-- Material for this exercise follows --
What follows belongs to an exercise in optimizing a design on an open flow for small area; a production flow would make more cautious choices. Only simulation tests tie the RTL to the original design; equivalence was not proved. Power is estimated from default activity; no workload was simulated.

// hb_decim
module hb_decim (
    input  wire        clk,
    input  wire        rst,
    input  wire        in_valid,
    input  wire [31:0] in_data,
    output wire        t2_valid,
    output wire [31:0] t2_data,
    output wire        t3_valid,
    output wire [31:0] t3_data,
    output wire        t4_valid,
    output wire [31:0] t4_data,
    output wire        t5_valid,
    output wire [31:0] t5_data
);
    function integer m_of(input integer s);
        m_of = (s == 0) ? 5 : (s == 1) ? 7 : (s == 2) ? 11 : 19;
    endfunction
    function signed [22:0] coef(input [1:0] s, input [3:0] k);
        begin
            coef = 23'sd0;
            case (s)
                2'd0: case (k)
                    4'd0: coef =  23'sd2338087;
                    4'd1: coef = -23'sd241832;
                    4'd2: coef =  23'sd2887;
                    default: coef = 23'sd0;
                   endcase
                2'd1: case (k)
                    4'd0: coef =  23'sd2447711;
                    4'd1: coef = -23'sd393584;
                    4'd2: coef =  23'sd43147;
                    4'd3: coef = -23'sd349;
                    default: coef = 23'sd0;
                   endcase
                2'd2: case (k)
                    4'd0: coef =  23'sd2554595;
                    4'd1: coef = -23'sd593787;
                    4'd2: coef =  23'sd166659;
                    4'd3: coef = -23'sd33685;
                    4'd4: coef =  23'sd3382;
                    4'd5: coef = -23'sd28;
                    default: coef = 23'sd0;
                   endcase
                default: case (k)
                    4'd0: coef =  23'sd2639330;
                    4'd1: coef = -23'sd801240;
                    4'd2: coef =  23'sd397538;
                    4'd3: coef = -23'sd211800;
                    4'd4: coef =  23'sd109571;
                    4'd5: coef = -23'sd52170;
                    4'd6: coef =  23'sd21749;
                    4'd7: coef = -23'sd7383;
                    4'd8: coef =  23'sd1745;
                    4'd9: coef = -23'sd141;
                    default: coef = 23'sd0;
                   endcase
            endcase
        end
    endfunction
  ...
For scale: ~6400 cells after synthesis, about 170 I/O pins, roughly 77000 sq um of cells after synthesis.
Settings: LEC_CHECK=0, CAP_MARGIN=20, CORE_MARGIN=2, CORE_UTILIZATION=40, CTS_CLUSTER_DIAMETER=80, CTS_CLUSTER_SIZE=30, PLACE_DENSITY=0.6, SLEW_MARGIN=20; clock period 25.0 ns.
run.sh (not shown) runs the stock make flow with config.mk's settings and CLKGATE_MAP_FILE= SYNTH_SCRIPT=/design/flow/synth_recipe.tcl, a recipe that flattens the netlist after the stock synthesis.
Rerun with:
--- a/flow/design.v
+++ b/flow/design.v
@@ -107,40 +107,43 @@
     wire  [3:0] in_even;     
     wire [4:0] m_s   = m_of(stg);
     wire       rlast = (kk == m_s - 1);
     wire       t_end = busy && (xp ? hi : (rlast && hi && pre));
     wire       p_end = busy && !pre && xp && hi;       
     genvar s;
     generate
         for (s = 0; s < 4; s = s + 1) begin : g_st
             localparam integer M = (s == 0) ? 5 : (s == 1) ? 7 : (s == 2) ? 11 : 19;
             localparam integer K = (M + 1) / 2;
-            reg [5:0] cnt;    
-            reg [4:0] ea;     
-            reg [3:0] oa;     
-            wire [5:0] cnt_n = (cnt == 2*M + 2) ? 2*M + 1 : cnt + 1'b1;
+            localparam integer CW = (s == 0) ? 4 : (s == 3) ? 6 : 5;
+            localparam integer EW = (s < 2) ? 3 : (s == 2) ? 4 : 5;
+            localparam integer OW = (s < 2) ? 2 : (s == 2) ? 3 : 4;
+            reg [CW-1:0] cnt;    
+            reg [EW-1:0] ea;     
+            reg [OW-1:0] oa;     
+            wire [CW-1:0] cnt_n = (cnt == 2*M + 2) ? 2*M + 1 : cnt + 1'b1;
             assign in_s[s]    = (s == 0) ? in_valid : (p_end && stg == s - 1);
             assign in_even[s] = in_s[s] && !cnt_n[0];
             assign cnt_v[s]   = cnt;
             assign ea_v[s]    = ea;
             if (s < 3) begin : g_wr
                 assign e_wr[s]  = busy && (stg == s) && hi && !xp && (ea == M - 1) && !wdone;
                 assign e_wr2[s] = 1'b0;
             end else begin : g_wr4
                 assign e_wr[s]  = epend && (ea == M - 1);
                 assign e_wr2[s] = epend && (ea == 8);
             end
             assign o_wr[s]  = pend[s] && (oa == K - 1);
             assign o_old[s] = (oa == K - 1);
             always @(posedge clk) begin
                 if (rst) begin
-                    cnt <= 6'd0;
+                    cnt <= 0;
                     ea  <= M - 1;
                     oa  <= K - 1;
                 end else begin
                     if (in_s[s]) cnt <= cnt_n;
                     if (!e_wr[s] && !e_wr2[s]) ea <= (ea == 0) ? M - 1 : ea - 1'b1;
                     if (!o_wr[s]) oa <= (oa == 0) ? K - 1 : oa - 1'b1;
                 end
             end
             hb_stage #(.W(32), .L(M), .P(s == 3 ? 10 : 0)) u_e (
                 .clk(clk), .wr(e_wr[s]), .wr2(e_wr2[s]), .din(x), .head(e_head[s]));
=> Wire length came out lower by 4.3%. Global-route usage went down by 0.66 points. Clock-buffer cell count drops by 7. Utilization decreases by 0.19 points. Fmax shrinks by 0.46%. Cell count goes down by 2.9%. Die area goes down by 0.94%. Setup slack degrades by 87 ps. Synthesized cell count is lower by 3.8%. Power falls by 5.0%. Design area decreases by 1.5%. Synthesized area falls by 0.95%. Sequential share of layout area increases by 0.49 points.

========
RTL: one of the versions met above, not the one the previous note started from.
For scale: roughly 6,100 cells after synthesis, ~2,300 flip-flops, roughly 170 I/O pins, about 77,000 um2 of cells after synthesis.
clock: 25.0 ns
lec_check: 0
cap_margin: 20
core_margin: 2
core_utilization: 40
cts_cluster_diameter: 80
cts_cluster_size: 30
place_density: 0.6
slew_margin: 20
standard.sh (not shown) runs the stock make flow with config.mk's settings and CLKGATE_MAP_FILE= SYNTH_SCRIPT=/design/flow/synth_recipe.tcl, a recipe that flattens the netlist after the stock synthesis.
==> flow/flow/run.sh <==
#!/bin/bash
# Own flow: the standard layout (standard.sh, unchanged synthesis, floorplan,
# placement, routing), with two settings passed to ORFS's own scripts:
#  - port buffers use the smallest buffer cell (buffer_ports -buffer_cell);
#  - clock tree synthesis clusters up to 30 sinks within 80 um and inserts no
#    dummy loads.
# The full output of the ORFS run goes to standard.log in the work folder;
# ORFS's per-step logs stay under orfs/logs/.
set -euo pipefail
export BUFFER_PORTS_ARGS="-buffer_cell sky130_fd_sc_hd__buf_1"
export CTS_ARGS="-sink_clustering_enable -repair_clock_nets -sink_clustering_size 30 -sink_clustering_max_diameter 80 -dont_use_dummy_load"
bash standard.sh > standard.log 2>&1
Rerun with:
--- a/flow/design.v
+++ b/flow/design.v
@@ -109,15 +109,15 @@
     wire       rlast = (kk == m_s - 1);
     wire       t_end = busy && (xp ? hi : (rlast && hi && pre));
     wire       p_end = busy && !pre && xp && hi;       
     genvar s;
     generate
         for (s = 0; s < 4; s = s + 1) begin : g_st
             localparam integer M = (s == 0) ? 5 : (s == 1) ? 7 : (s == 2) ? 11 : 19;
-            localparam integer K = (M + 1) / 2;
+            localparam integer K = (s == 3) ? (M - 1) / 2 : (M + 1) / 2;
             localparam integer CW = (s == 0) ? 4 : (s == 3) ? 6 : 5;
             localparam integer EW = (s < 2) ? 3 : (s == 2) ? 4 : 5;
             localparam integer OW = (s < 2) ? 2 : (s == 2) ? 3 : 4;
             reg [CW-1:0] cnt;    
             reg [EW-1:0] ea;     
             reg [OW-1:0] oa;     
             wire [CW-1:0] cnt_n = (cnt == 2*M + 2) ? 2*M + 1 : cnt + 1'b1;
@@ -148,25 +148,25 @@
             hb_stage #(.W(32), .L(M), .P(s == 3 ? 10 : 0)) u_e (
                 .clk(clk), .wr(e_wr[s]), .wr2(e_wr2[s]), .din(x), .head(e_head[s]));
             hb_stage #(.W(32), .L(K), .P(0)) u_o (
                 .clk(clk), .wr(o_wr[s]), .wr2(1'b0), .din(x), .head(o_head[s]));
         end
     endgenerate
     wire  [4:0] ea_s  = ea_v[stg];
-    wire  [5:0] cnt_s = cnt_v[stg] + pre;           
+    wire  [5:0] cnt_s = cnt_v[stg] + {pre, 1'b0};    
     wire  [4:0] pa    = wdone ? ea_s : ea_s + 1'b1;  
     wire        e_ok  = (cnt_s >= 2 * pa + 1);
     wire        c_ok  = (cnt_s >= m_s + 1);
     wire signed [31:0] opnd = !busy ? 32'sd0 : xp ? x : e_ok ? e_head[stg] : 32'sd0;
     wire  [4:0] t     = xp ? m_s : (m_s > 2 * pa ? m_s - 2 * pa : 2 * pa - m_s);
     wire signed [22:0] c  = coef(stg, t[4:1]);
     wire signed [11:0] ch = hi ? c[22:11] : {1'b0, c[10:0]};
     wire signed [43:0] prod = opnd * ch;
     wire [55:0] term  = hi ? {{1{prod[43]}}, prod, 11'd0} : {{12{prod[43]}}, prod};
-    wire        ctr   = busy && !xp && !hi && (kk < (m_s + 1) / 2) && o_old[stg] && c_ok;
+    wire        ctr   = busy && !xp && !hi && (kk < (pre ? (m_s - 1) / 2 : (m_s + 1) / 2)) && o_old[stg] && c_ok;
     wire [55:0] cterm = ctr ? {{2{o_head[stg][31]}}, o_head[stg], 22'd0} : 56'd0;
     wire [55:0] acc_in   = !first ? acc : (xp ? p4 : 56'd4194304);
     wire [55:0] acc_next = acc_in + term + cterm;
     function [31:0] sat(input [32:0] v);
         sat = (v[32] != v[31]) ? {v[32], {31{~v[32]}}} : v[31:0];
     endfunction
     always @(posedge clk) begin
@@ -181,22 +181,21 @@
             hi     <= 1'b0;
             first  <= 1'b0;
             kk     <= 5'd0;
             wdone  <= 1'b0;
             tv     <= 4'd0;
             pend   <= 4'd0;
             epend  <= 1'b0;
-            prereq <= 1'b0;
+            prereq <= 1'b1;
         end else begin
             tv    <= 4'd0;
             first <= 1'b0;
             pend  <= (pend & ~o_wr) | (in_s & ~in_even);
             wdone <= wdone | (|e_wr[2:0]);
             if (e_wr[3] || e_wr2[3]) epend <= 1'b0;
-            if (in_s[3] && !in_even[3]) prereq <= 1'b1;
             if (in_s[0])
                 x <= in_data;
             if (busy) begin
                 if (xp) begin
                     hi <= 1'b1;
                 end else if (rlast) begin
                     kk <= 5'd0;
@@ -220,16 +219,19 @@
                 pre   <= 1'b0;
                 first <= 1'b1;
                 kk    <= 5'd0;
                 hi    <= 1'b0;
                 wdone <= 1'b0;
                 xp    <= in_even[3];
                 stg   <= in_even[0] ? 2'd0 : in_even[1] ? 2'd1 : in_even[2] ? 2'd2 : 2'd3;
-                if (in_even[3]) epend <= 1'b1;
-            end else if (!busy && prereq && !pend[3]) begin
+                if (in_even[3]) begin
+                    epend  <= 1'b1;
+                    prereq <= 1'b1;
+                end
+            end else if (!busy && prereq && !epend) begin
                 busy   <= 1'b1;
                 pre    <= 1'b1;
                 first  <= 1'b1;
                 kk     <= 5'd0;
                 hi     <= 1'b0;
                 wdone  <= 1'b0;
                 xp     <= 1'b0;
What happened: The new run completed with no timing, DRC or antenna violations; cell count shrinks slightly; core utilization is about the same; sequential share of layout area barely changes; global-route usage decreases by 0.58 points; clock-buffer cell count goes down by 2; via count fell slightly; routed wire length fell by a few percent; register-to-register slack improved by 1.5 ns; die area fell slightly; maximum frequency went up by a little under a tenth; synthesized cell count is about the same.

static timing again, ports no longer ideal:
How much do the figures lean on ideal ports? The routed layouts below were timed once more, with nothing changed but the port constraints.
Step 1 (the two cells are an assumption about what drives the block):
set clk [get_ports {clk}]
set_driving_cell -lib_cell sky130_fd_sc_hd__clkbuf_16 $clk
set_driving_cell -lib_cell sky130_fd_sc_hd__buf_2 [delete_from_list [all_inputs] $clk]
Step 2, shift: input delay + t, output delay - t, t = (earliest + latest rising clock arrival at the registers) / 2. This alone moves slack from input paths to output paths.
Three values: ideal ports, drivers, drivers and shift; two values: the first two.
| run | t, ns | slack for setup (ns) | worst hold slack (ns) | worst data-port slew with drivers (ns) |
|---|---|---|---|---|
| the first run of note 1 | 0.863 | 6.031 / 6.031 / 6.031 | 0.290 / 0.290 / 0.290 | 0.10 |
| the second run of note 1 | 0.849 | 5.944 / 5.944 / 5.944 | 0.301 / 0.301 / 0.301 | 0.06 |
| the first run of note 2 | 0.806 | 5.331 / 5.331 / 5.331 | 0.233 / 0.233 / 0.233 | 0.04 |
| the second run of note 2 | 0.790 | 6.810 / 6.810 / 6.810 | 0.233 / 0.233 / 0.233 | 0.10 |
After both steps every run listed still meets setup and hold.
-- Material for this exercise concluded --
-- Material for this exercise follows --
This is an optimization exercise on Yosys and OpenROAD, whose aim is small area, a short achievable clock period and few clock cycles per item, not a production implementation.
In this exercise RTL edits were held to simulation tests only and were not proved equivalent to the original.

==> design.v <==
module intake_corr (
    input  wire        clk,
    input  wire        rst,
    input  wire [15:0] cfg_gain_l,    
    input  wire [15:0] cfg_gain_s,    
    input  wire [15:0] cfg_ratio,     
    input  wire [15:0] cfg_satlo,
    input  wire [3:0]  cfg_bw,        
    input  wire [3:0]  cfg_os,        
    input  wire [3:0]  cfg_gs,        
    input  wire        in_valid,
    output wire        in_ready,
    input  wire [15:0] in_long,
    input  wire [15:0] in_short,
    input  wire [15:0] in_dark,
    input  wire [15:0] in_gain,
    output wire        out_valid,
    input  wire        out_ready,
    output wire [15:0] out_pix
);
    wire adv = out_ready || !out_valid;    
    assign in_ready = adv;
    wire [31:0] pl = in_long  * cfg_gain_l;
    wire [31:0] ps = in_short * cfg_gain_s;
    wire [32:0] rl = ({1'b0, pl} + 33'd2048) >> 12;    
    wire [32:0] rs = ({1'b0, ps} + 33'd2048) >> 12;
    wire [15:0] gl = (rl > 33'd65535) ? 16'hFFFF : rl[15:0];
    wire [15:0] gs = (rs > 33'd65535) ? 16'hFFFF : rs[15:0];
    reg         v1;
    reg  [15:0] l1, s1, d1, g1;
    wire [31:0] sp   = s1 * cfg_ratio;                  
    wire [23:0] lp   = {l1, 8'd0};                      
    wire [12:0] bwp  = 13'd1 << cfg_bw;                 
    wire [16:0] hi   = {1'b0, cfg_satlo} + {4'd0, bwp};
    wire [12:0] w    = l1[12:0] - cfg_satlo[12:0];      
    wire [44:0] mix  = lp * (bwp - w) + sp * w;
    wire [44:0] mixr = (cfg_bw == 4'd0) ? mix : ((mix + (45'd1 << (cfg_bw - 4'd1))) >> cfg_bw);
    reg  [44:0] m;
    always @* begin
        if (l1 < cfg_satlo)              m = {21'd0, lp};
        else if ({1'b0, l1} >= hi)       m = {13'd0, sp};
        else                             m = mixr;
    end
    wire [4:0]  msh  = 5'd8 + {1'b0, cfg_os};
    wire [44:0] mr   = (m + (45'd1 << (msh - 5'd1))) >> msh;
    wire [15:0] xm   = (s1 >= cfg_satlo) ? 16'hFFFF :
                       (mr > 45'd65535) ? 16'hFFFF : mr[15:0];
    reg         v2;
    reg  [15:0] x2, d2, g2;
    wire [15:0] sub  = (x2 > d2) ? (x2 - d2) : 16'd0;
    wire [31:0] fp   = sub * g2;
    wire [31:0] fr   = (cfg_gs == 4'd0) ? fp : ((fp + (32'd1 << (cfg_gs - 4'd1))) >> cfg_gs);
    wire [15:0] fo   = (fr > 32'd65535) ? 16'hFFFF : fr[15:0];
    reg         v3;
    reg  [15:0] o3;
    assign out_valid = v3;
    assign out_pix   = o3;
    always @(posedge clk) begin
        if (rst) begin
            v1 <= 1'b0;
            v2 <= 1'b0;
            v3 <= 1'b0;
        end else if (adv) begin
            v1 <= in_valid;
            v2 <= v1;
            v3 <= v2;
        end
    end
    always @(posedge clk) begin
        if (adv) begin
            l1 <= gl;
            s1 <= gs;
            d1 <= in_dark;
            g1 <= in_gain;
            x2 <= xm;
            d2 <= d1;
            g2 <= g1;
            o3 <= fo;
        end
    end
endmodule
-- Material for this exercise concluded --
_Work order_. Filter the records, keeping only lines that contain "timing", and show those lines.

_Written answer_.
What happened: The new run completed with no timing, DRC or antenna violations; cell count shrinks slightly; core utilization is about the same; sequential share of layout area barely changes; global-route usage decreases by 0.58 points; clock-buffer cell count goes down by 2; via count fell slightly; routed wire length fell by a few percent; register-to-register slack improved by 1.5 ns; die area fell slightly; maximum frequency went up by a little under a tenth; synthesized cell count is about the same.
static timing again, ports no longer ideal:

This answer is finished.